El matrimonio, el séptimo sacramento

Juan Palo I, el papa de la sonrisa, fue elegido Pontífice el día 26 de agosto de 1978, y fallecería inesperadamente en la noche del 28 al 29 de septiembre de ese mismo año. En sólo 33 días de Pontificado, con su sonrisa conquistó el corazón de toda la Iglesia.

Nacido el día 17 de octubre de 1912, fue un fino escritor, sabía conectar con todos, cultos y menos cultos; prueba de ello son sus numerosos artículos en revistas y periódicos, llenos de anécdotas y cargados de excelente humor. Muestra de ello es lo que contó en una de las pocas catequesis que tuvo siendo papa:

 

*****

           El siglo pasado había en Francia un profesor insigne, Federico Ozanam. Enseñaba en la Sorbona, era elocuente, estupendo.

           Ozanam tenía como amigo a Lacordaire, el gran predicador dominico, que solía decir de aquél:

         —Este hombre es tan estupendo y tan bueno que se hará sacerdote y llegará a ser todo un obispo.

           Pues, no. Encontró una mujer excelente y se casaron.

           A Lacordaire no le sentó bien y dijo:

          —¡Pobre Ozanam! ¡También él ha caído en la trampa!.

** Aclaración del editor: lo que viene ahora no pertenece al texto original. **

--- config.mk ---
export PLATFORM = sky130hd
export DESIGN_NAME = wb_port_arbiter
export DESIGN_NICKNAME = d
export VERILOG_FILES = /design/src/rtl/wb_port_arbiter.sv
export SDC_FILE = /design/constraint.sdc
export NUM_CORES = 1
export LEC_CHECK = 0
export ABC_AREA = 0
export CAP_MARGIN = 5
export CORE_ASPECT_RATIO = 1.5
export CORE_MARGIN = 5
export CORE_UTILIZATION = 45
export DETAILED_ROUTE_END_ITERATION = 8
export DONT_BUFFER_PORTS = 1
export PLACE_DENSITY = 0.62
export SETUP_SLACK_MARGIN = 0.3
export SLEW_MARGIN = 10
export SYNTH_ARGS = -nofsm -noshare
export SYNTH_HDL_FRONTEND = slang
export SYNTH_SLANG_ARGS = --single-unit
--- constraint.sdc ---
create_clock -name clk -period 1.78 [get_ports clk]
set_input_delay 0.267 -clock clk [delete_from_list [all_inputs] [get_ports clk]]
set_output_delay 0.267 -clock clk [all_outputs]
set_load 0.01 [all_outputs]
--- src/rtl/wb_port_arbiter.sv ---
// Writeback port arbiter: maps ALU slots A/B and the load unit L onto the two
// write ports of the dual-write-data register file, with WAW and starvation handling.
module wb_port_arbiter #(
    parameter int NREG         = 8,
    parameter int DW           = 32,
    parameter int STARVE_LIMIT = 4
) (
    input  logic                      clk,
    input  logic                      reset,

    input  logic                      a_valid,
    input  logic [$clog2(NREG)-1:0]   a_dest,
    input  logic [DW-1:0]             a_data,

    input  logic                      b_valid,
    input  logic [$clog2(NREG)-1:0]   b_dest,
    input  logic [DW-1:0]             b_data,

    input  logic                      ld_valid,
    input  logic [$clog2(NREG)-1:0]   ld_dest,
    input  logic [DW-1:0]             ld_data,
    output logic                      ld_ready,
    output logic                      ld_squash,

    output logic                      regWrite1,
    output logic                      regWrite2,
    output logic [DW-1:0]             writeData_1,
    output logic [DW-1:0]             writeData_2,
    output logic [NREG-1:0]           dec_vec,
    output logic [NREG-1:0]           sel_vec,
    output logic                      stall_req,
    output logic                      err
);

    localparam int AW = $clog2(NREG);
    localparam int CW = $clog2(STARVE_LIMIT + 1);
    localparam logic [CW-1:0] LIMIT = CW'(STARVE_LIMIT);

    logic            we1_q, we1_d;
    logic            we2_q, we2_d;
    logic [DW-1:0]   wd1_q, wd1_d;
    logic [DW-1:0]   wd2_q, wd2_d;
    logic [NREG-1:0] dec_q, dec_d;
    logic [NREG-1:0] sel_q, sel_d;
    logic            squash_q, squash_d;
    logic            stall_q, stall_d;
    logic            err_q, err_d;
    logic [CW-1:0]   cnt_q, cnt_d;

    logic            a_gnt, b_gnt;
    logic            l_squash, l_gnt, l_p1, l_p2;
    logic [AW-1:0]   dest1, dest2;

    // Grant decisions; during a stall the ALU slots are shut out entirely.
    always_comb begin
        b_gnt    = b_valid && !stall_q;
        a_gnt    = a_valid && !stall_q && !(b_valid && (a_dest == b_dest));
        l_squash = ld_valid && ((a_gnt && (ld_dest == a_dest)) ||
                                (b_gnt && (ld_dest == b_dest)));
        l_gnt    = ld_valid && !l_squash && (!a_gnt || !b_valid);
        l_p1     = l_gnt && !a_gnt;
        l_p2     = l_gnt && a_gnt;
        // Acceptance is withheld under reset so a pending load is not lost.
        ld_ready = !reset && (l_gnt || l_squash);
    end

    always_comb begin
        we1_d = a_gnt || l_p1;
        we2_d = b_gnt || l_p2;
        wd1_d = '0;
        wd2_d = '0;
        dest1 = a_gnt ? a_dest : ld_dest;
        dest2 = b_gnt ? b_dest : ld_dest;
        if (a_gnt) begin
            wd1_d = a_data;
        end else if (l_p1) begin
            wd1_d = ld_data;
        end
        if (b_gnt) begin
            wd2_d = b_data;
        end else if (l_p2) begin
            wd2_d = ld_data;
        end
        dec_d = '0;
        sel_d = '0;
        if (we1_d) begin
            dec_d[dest1] = 1'b1;
        end
        if (we2_d) begin
            dec_d[dest2] = 1'b1;
            sel_d[dest2] = 1'b1;
        end
        squash_d = l_squash;
    end

    // Starvation tracking: stall is raised once the wait count reaches the limit.
    always_comb begin
        if (!ld_valid || ld_ready) begin
            cnt_d = '0;
        end else if (cnt_q < LIMIT) begin
            cnt_d = cnt_q + CW'(1);
        end else begin
            cnt_d = cnt_q;
        end
        stall_d = (cnt_d == LIMIT);
        err_d   = err_q || (stall_q && (a_valid || b_valid));
    end

    always_ff @(posedge clk) begin
        if (reset) begin
            we1_q    <= 1'b0;
            we2_q    <= 1'b0;
            wd1_q    <= '0;
            wd2_q    <= '0;
            dec_q    <= '0;
            sel_q    <= '0;
            squash_q <= 1'b0;
            stall_q  <= 1'b0;
            err_q    <= 1'b0;
            cnt_q    <= '0;
        end else begin
            we1_q    <= we1_d;
            we2_q    <= we2_d;
            wd1_q    <= wd1_d;
            wd2_q    <= wd2_d;
            dec_q    <= dec_d;
            sel_q    <= sel_d;
            squash_q <= squash_d;
            stall_q  <= stall_d;
            err_q    <= err_d;
            cnt_q    <= cnt_d;
        end
    end

    assign regWrite1   = we1_q;
    assign regWrite2   = we2_q;
    assign writeData_1 = wd1_q;
    assign writeData_2 = wd2_q;
    assign dec_vec     = dec_q;
    assign sel_vec     = sel_q;
    assign ld_squash   = squash_q;
    assign stall_req   = stall_q;
    assign err         = err_q;

endmodule

# Yosys cells after proc, flatten, opt, wreduce, memory -nomap -nowiden
# Index checks and enable logic that the tools add are counted.
# word_totals
ff_bits	88
inputBits	110
out_inout_bits	86
elab_cells	67
# op_classes
add_sub_neg	1
magnitude_cmp	5
n_eq_ne	4
mux	14
bitwise_logic	2
reduce_logical	31
# ops
cell	count
two-way mux 32 bit	4
two-way mux 8 bit	2
logical AND 1 bit	15
two-way mux 3 bit	4
equality test 3 bit	3
logical OR 1 bit	8
< comparator 3 x 4 -> 1 bit, second input constant	2
OR 8 bit	1
logical NOT 1 bit	7
demux 1 bit (select 3 bit)	2
greater-or-equal comparator 3 x 1 -> 1 bit, second input constant	2
adder 3 x 1 -> 3 bit, second input constant	1
equality test 3 bit, second input constant	1
< comparator 3 bit, second input constant	1
two-way mux 1 bit	2
OR reduction 2 bit	1
inverter 1 bit	1

# Longest topological paths before layout
# Gate-level depths: netlist of run 1.
# depth
ltp_word	15
ltp_mapped	6
mapped_depth_nobuf	4

# Worst setup path before layout of run 1
# OpenSTA, ideal clock, no wires.
# synth_path
path_kind	register -> output
startpoint	reg stall_q (netlist: stall_req)
endpoint	out ld_ready
arrival_time_ns	1.320
required_ns	1.513
path_slack_ns	0.193
path_stages_with_launch	6
n_path_buf	1
cell_sequence	dfxtp_1 > nand2b_1 > a41oi_1 > buf_4 > nand4_1 > nor2b_1
# synth_between
elab_chain_cells	11
elab_cells_between_ends	15
classes_between	reduce/logical: 15
# synth_lines
item	line_no	text
from (decl)	46	logic stall_q, stall_d;
from (signal assigned)	129	stall_q <= stall_d;
logical NOT 1 bit (*)	56, 57	
logical AND 1 bit (2 in series)	57	a_gnt = a_valid && !stall_q && !(b_valid && (a_dest == b_dest));
logical AND 1 bit	58	l_squash = ld_valid && ((a_gnt && (ld_dest == a_dest)) ||
logical OR 1 bit	58	
logical AND 1 bit	58	
logical NOT 1 bit	60	l_gnt = ld_valid && !l_squash && (!a_gnt || !b_valid);
logical AND 1 bit (2 in series)	60	
logical OR 1 bit (*)	64	ld_ready = !reset && (l_gnt || l_squash);
logical AND 1 bit (*)	64	
to (decl)	22	output logic ld_ready,
# Every way passes the cells marked *; elsewhere a longest branch is shown, timed or not.

# Worst setup path after layout of run 1
# layout_path
startpoint	reg stall_q (netlist: stall_req)
endpoint	reg wd2_q[11] (netlist: writeData_2[11])
# layout_between
elab_chain_cells	12
elab_cells_between_ends	16
classes_between	mux: 2; reduce/logical: 14
# layout_lines
item	line_no	text
logical NOT 1 bit (*)	56, 57	
logical AND 1 bit (2 in series)	57	
logical AND 1 bit	58	
logical OR 1 bit	58	
logical AND 1 bit	58	
logical NOT 1 bit	60	
logical AND 1 bit (2 in series)	60	
logical AND 1 bit	62	l_p2 = l_gnt && a_gnt;
two-way mux 32 bit	81	end else if (l_p2) begin
two-way mux 32 bit (*)	79	if (b_gnt) begin
to (signal assigned)	125	wd2_q <= wd2_d;
to (decl)	42	logic [DW-1:0] wd2_q, wd2_d;
# Marks and branches as above.
# A chain may end at the register's enable or synchronous reset.

==> results of run 1 <==
## synthesized netlist by cell type (all sizes together), types with 2 or more instances
master and number:
dfxtp 88, nor2 47, a22oi 33, a22o 32, buf 12, clkbuf 10
xnor2 9, nor2b 8, mux2i 6, o22ai 6, a21oi 5, nand2 5
nor3 5, nand2b 4, a21o 3, a41oi 3, nand3 3, nand3b 3
nand4 3, inv 2, nor3b 2, o32ai 2
## state kept, by name, indices dropped and copies added, names as in the netlist
name	count
cnt_q	3
dec_vec	8
err	1
ld_squash	1
regWrite1	1
regWrite2	1
sel_vec	8
stall_req	1
writeData_1	32
writeData_2	32
## area by class of cell
type	instances	area (um2)
fillers	547	2760
flip-flops and latches	88	1770
multi-input cells	187	1570
repair buffers	35	447
clock buffers	10	138
well taps	78	97.6
clock inverters	6	68.8
inverters	2	7.51
## placed cells by master (no fill, tap or decap), types with 4 or more instances in the layout
cell type and instances:
a21oi_1 4, a22o_1 32, a22oi_2 32, buf_12 7, buf_4 17, clkbuf_8 10
dfxtp_1 87, dlygate4sd3_1 4, mux2i_1 6, nand2_1 5, nor2_1 42, nor2b_1 5
xnor2_1 8
## power groups by stage
stage	combinational (mW)	sequential, mW	clock, mW
floorplan	0.265	2.20	0
global placement	0.323	2.23	0
detailed placement	0.330	2.23	0
CTS	0.384	2.18	1.42
global route	0.515	2.18	1.53
finish	0.476	2.18	1.39
## cells by family after synthesis
family	synth area share (%)
AO/OA/AOI/OAI	22.9
XOR/XNOR	2.79
adder cells (fa/ha/maj)	0.398
buffers and inverters	3.39
flip-flops	56.1
multiplexers	2.27
AND/OR/NAND/NOR	12.1
## metal layers
metal / track usage, % / routed length [um] / vias to the layer above
met3: 10.0 / 971 / 26
met4: 10.0 / 331 / 0
met2: 36.8 / 5210 / 146
met1: 21.1 / 3290 / 1221
li1: - / - / 1136
met5: 0 / 0 / -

           Dos años después. Lacordaire vino a Roma y fue recibido por Pio IX.

­       —Vega, venga le dijo el papa. Padre, yo siempre había oído decir que Jesús instituyó siete sacramentos, y ahora viene usted, me revuelve las cartas en la mesa, y me dice que ha instituido seis sacramentos y una trampa. No, padre, el matrimonio no es una trampa. ¡Es un gran sacramento!.

           El papa Juan Pablo II beatificó a Ozanam.[1]

 

*****

 

ACTUALIDAD CATÓLICA

 

[1] LÓPEZ MELÚS, RAFAEL Mª., Caminos de santidad V, ejemplos que edifican, Edibesa, Madrid 2000, p.219.